▸ TASK DATA
☆ ☆ ☆ ☆ ☆

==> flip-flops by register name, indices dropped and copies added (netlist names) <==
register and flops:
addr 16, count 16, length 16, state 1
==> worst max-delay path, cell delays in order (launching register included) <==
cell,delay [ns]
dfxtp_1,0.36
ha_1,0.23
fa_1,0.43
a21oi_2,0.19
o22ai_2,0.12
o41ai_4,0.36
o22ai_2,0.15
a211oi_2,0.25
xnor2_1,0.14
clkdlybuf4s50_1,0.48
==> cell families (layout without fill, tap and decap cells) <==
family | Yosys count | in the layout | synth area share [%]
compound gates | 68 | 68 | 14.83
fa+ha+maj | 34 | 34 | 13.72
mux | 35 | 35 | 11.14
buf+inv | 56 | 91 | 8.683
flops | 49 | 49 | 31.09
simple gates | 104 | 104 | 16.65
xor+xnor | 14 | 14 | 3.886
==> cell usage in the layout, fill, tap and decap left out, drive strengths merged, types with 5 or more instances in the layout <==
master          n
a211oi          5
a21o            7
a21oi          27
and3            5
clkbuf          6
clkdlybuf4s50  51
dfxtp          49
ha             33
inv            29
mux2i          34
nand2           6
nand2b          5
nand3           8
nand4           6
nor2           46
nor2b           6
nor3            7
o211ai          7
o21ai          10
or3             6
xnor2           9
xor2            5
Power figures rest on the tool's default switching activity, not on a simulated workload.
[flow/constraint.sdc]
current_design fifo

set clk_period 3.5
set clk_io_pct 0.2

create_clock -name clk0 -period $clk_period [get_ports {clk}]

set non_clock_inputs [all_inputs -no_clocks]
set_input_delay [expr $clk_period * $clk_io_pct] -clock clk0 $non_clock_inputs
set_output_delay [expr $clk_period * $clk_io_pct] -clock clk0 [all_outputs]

☆ ☆ ☆ ☆ ☆

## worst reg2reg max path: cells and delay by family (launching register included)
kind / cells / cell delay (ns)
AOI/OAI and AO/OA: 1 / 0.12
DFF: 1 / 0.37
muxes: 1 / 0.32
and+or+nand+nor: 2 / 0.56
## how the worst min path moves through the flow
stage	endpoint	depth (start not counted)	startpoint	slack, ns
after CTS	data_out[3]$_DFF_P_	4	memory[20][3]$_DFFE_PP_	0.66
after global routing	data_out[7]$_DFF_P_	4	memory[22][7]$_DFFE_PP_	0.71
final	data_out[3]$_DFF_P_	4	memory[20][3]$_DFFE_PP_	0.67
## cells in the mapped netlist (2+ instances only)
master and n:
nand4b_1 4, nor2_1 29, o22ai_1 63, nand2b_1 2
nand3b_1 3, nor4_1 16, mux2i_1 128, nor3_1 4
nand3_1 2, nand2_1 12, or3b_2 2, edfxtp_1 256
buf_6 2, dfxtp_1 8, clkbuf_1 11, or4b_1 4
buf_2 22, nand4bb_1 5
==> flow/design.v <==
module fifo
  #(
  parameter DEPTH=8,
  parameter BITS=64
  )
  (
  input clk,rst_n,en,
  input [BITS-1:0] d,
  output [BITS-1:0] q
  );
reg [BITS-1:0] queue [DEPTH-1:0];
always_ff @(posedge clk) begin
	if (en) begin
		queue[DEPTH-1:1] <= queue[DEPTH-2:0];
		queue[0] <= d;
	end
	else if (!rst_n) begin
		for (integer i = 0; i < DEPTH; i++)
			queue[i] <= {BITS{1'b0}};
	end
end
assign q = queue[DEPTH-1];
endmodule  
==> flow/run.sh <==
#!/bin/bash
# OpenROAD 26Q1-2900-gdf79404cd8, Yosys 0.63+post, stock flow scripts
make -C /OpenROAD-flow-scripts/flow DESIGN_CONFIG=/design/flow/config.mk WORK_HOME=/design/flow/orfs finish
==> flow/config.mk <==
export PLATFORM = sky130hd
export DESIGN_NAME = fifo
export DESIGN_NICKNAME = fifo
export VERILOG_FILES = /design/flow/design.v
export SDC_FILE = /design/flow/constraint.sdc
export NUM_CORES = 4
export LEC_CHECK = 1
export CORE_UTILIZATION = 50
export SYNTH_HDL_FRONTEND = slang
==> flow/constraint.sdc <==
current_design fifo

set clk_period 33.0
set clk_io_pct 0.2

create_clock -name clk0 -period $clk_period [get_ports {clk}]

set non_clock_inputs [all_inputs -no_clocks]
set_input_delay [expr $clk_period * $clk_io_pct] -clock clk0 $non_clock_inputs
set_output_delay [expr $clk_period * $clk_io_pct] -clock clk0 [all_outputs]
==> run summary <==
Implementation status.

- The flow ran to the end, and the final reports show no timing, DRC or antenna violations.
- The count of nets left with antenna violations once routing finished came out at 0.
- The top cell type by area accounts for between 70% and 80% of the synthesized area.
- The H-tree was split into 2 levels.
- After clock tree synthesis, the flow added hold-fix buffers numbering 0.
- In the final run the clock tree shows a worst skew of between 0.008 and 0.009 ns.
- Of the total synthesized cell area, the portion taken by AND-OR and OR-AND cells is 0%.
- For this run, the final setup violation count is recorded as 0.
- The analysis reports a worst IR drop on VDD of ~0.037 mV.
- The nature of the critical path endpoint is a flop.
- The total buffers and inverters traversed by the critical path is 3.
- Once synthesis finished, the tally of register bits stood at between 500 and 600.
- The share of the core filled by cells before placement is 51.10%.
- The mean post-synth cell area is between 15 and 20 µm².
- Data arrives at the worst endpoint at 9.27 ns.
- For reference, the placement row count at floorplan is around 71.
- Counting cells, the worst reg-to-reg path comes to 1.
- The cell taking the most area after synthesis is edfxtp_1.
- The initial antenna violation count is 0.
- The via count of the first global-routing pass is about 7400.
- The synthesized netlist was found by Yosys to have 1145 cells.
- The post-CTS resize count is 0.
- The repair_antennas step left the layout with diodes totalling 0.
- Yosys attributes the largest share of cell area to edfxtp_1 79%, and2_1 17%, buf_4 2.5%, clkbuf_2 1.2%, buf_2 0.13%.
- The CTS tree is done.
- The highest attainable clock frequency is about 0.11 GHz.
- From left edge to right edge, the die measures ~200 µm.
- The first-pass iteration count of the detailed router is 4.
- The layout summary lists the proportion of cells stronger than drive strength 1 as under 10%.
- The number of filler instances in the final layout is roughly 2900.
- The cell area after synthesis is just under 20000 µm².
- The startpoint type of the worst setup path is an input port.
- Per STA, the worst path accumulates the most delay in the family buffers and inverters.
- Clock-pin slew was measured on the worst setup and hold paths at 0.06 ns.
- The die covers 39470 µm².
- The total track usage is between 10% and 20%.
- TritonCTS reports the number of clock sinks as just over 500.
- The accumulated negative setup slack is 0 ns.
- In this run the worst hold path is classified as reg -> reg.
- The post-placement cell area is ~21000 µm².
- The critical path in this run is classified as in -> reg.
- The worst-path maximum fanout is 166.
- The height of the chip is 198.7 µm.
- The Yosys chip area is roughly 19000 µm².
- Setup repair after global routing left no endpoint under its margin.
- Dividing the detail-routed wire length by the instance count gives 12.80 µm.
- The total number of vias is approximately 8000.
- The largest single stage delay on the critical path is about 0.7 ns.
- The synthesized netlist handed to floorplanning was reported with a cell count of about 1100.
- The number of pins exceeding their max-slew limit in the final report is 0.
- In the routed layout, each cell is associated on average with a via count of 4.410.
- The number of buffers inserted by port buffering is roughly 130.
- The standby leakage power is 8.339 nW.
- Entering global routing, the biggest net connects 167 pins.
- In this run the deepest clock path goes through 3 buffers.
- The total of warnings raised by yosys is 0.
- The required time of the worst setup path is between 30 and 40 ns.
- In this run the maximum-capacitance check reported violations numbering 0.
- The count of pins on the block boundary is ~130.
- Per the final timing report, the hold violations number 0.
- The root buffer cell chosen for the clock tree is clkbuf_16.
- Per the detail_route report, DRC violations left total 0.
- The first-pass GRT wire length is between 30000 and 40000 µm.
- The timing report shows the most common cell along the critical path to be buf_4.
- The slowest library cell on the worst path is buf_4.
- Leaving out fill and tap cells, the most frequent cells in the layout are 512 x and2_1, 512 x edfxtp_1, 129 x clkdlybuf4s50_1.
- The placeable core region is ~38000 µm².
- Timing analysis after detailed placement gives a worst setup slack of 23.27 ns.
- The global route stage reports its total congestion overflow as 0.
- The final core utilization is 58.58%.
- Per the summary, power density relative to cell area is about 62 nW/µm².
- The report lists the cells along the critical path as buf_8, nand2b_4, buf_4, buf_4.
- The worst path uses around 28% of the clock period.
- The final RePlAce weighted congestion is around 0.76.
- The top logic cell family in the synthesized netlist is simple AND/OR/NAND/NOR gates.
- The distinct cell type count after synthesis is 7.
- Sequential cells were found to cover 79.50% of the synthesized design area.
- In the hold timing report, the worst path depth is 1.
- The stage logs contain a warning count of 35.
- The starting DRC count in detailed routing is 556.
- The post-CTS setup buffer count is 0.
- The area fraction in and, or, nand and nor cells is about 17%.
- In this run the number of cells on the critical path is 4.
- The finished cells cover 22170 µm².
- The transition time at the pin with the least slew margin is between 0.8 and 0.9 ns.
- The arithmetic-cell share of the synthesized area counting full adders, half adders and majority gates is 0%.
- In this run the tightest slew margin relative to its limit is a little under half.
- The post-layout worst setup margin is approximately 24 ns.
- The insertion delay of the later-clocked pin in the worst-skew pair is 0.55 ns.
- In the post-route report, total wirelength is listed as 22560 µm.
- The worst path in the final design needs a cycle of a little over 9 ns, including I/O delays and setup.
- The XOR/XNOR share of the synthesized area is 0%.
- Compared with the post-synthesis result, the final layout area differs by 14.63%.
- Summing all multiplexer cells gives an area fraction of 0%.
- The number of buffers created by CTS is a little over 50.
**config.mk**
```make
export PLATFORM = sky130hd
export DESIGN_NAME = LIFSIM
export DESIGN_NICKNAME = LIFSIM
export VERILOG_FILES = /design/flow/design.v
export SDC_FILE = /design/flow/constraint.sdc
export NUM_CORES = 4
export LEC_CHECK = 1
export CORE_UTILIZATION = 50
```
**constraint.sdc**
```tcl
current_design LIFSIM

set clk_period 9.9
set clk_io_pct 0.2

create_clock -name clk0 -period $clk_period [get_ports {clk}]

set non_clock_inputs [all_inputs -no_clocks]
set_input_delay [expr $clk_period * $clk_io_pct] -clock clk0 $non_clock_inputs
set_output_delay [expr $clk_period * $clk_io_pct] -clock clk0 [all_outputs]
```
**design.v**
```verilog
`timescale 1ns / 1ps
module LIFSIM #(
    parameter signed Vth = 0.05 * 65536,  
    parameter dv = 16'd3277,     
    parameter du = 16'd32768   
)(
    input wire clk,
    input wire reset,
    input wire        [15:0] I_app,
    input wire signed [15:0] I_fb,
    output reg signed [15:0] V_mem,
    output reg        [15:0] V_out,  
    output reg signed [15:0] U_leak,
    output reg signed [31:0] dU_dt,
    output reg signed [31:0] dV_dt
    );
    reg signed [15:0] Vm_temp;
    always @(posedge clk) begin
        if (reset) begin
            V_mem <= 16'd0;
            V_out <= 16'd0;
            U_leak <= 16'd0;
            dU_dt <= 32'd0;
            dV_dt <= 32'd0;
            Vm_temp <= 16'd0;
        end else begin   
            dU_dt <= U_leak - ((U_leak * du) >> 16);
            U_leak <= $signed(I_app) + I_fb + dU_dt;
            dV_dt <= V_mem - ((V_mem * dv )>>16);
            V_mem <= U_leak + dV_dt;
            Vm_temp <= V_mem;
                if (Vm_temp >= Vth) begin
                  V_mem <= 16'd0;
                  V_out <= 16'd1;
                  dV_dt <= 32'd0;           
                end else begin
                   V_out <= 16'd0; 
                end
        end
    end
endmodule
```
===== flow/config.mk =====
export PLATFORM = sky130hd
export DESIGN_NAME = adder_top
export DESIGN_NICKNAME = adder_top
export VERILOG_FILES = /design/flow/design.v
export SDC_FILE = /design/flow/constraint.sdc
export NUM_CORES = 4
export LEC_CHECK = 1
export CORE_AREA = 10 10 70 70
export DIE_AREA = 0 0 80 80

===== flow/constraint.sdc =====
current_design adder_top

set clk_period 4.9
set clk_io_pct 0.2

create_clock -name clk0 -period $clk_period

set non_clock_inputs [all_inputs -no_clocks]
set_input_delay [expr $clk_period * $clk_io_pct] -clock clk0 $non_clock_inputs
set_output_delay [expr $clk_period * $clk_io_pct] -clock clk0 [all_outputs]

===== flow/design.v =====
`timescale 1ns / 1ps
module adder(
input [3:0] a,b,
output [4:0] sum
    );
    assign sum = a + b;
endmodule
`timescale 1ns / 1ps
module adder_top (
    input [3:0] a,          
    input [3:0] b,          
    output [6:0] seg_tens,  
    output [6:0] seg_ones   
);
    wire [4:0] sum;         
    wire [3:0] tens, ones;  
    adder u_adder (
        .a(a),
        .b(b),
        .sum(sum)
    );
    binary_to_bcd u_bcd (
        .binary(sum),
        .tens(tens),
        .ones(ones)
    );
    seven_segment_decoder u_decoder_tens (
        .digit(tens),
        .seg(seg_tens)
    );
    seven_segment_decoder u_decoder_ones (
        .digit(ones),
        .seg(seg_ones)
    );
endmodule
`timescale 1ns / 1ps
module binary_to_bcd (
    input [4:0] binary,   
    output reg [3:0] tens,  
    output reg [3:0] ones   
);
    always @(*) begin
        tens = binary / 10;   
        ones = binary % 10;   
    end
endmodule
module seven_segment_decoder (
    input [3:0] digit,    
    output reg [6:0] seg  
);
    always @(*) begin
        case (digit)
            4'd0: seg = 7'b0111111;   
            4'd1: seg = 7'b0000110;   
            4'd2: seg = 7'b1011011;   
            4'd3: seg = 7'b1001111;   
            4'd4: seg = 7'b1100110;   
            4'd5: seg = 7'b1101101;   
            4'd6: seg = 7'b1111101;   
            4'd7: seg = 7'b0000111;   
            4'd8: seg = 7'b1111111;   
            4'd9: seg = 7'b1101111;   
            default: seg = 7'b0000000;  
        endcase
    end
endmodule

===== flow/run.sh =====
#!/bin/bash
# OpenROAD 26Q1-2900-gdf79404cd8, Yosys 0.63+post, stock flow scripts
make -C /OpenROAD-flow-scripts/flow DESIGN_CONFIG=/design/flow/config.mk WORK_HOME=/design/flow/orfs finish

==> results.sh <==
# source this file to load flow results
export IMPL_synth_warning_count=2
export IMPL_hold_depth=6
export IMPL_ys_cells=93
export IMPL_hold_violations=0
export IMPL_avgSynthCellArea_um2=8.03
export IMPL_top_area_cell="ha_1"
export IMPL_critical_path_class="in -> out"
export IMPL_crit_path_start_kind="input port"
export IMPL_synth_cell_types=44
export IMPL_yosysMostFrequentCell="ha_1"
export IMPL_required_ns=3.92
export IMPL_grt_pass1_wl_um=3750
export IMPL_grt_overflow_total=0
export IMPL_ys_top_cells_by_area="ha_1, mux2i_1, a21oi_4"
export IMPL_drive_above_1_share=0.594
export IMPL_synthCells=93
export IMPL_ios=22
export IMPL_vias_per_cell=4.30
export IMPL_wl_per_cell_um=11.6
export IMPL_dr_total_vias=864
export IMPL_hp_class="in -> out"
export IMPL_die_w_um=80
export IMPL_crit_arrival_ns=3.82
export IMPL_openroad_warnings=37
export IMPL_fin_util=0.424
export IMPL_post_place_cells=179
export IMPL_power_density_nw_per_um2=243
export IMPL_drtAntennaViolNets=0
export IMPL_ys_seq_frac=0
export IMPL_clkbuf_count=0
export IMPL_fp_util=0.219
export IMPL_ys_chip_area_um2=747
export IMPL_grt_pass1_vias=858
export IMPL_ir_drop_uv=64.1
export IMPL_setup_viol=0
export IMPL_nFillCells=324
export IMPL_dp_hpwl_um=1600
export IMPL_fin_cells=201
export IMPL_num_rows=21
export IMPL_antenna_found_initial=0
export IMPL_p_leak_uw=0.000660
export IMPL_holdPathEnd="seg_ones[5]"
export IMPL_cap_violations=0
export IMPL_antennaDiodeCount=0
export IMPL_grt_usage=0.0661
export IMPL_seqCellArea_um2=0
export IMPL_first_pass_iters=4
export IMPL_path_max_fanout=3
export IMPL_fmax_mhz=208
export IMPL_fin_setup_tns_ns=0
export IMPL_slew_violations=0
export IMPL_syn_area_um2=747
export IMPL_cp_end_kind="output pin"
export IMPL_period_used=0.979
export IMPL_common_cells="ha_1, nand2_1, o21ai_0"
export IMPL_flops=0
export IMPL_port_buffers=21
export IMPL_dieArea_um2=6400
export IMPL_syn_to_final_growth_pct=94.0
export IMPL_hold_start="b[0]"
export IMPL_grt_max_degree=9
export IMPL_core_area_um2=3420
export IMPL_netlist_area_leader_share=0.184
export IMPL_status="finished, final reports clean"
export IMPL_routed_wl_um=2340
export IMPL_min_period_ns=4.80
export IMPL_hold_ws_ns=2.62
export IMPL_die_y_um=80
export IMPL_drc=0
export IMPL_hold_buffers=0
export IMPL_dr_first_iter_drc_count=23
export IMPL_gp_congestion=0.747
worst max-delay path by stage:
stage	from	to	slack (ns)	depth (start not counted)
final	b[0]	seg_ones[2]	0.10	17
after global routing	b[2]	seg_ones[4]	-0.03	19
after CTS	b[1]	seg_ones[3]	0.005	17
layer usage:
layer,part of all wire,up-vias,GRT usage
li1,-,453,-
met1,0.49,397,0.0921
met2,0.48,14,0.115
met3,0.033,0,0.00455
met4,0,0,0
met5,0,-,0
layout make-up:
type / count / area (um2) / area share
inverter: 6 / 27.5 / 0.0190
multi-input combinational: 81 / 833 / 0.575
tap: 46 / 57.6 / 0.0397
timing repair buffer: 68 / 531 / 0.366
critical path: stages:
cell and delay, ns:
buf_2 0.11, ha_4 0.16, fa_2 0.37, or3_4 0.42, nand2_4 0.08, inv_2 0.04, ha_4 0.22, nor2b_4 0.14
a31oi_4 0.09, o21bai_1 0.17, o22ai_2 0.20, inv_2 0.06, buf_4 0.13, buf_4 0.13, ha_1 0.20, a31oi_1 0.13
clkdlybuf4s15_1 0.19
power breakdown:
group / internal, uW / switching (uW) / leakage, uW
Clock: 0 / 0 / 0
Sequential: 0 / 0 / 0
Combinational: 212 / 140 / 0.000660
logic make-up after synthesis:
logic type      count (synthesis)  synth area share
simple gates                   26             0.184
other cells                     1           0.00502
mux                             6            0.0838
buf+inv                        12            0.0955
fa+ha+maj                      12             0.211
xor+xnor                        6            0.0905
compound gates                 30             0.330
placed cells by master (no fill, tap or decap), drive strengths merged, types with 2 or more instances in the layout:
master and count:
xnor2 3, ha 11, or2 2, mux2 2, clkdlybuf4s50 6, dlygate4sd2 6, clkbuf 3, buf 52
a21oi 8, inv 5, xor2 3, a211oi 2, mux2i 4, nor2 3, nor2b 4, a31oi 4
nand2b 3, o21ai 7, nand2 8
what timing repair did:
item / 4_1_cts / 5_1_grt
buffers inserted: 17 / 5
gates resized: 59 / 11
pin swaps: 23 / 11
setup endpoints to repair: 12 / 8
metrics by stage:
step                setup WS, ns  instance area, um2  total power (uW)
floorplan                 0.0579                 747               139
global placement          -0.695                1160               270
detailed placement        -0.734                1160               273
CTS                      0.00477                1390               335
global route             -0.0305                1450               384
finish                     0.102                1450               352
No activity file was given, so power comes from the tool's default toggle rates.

☆ ☆ ☆ ☆ ☆

▸ WHAT IS REQUIRED
Set down precisely the lines above between the line holding "nand3b_1 3, nor4_1 16, mux2i_1 128, nor3_1 4" and the line holding "buf_6 2, dfxtp_1 8, clkbuf_1 11, or4b_1 4", inclusive, and nothing beyond them.

▸ RESULT OF THIS EXERCISE
nand3b_1 3, nor4_1 16, mux2i_1 128, nor3_1 4
nand3_1 2, nand2_1 12, or3b_2 2, edfxtp_1 256
buf_6 2, dfxtp_1 8, clkbuf_1 11, or4b_1 4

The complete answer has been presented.